Stored data:
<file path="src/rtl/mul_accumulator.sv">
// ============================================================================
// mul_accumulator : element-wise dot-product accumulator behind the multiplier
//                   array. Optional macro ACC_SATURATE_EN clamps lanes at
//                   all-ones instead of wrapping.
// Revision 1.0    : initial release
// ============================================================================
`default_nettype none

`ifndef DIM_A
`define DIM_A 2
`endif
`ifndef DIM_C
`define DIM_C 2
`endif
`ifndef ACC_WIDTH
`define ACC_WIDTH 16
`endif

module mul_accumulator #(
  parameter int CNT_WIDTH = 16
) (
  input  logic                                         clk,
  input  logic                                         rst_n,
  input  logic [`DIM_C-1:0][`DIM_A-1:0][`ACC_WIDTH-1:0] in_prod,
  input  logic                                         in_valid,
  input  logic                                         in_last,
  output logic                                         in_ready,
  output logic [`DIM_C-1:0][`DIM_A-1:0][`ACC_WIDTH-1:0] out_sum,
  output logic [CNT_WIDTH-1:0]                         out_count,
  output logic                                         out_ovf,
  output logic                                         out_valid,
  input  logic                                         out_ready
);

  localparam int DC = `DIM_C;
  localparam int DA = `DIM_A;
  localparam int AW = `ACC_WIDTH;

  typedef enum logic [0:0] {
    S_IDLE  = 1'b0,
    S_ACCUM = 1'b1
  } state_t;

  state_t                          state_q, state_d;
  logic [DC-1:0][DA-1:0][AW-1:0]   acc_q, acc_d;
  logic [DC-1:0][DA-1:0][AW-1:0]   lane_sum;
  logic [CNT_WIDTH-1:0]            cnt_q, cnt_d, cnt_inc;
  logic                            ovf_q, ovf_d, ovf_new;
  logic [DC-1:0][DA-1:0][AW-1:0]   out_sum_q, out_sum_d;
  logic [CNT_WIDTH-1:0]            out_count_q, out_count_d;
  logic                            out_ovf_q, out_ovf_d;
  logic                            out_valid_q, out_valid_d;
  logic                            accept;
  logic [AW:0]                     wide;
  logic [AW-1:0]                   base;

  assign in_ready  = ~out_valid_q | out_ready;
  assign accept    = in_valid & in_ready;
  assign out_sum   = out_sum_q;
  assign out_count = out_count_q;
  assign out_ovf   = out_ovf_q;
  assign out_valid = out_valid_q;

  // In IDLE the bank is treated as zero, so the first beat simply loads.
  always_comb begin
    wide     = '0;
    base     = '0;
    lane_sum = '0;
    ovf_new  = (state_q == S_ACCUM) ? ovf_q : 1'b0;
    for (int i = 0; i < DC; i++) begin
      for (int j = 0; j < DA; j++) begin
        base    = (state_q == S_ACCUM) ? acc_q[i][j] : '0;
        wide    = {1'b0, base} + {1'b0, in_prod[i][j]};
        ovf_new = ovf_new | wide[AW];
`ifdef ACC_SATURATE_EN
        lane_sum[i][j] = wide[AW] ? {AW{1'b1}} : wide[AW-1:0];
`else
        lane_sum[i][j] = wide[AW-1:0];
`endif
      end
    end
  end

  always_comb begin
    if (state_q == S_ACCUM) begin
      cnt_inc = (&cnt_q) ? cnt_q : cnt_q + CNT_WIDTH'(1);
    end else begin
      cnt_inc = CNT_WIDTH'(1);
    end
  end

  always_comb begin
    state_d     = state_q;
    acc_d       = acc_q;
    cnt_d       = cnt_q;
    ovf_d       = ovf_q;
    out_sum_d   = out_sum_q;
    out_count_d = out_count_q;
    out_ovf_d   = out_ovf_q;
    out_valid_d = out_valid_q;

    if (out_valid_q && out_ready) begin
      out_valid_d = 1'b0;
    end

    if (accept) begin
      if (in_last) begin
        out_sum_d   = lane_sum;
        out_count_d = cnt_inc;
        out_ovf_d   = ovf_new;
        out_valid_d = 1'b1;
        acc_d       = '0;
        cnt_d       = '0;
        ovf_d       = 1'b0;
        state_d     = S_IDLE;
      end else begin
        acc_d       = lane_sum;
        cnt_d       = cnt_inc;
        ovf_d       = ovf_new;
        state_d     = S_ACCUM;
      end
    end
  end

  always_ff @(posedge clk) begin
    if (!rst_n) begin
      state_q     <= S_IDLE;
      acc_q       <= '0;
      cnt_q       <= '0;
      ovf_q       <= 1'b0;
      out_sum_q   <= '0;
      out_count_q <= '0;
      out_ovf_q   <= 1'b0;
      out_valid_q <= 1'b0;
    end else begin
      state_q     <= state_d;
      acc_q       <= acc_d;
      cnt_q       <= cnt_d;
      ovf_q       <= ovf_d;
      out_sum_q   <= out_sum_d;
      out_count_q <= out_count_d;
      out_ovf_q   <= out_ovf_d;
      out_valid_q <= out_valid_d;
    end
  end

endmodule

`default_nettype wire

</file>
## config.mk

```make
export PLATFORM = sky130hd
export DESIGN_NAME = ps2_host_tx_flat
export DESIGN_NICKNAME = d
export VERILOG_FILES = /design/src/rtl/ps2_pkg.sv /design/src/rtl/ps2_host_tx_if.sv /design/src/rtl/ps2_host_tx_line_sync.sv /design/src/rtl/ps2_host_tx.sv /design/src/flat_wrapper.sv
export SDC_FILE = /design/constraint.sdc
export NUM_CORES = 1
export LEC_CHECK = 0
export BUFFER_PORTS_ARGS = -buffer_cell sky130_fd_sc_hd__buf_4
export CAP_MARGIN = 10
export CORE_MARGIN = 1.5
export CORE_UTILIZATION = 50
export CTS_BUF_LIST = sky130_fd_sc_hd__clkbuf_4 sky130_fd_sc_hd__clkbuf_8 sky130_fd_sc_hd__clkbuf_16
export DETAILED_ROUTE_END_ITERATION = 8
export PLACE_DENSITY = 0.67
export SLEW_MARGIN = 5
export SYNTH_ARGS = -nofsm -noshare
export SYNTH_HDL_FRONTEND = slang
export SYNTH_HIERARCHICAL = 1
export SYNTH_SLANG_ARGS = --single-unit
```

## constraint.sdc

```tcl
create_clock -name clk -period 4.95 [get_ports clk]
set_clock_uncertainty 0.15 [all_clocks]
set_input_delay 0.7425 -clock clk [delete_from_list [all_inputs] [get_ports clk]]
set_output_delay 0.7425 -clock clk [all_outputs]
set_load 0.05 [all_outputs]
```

--- Problem statement ---
Set down exactly the lines of the data above, beginning with the line that has "for (int j = 0; j < DA; j++) begin" and ending with the line that has "if (state_q == S_ACCUM) begin", and no others.

--- Result of this exercise ---
      for (int j = 0; j < DA; j++) begin
        base    = (state_q == S_ACCUM) ? acc_q[i][j] : '0;
        wide    = {1'b0, base} + {1'b0, in_prod[i][j]};
        ovf_new = ovf_new | wide[AW];
`ifdef ACC_SATURATE_EN
        lane_sum[i][j] = wide[AW] ? {AW{1'b1}} : wide[AW-1:0];
`else
        lane_sum[i][j] = wide[AW-1:0];
`endif
      end
    end
  end

  always_comb begin
    if (state_q == S_ACCUM) begin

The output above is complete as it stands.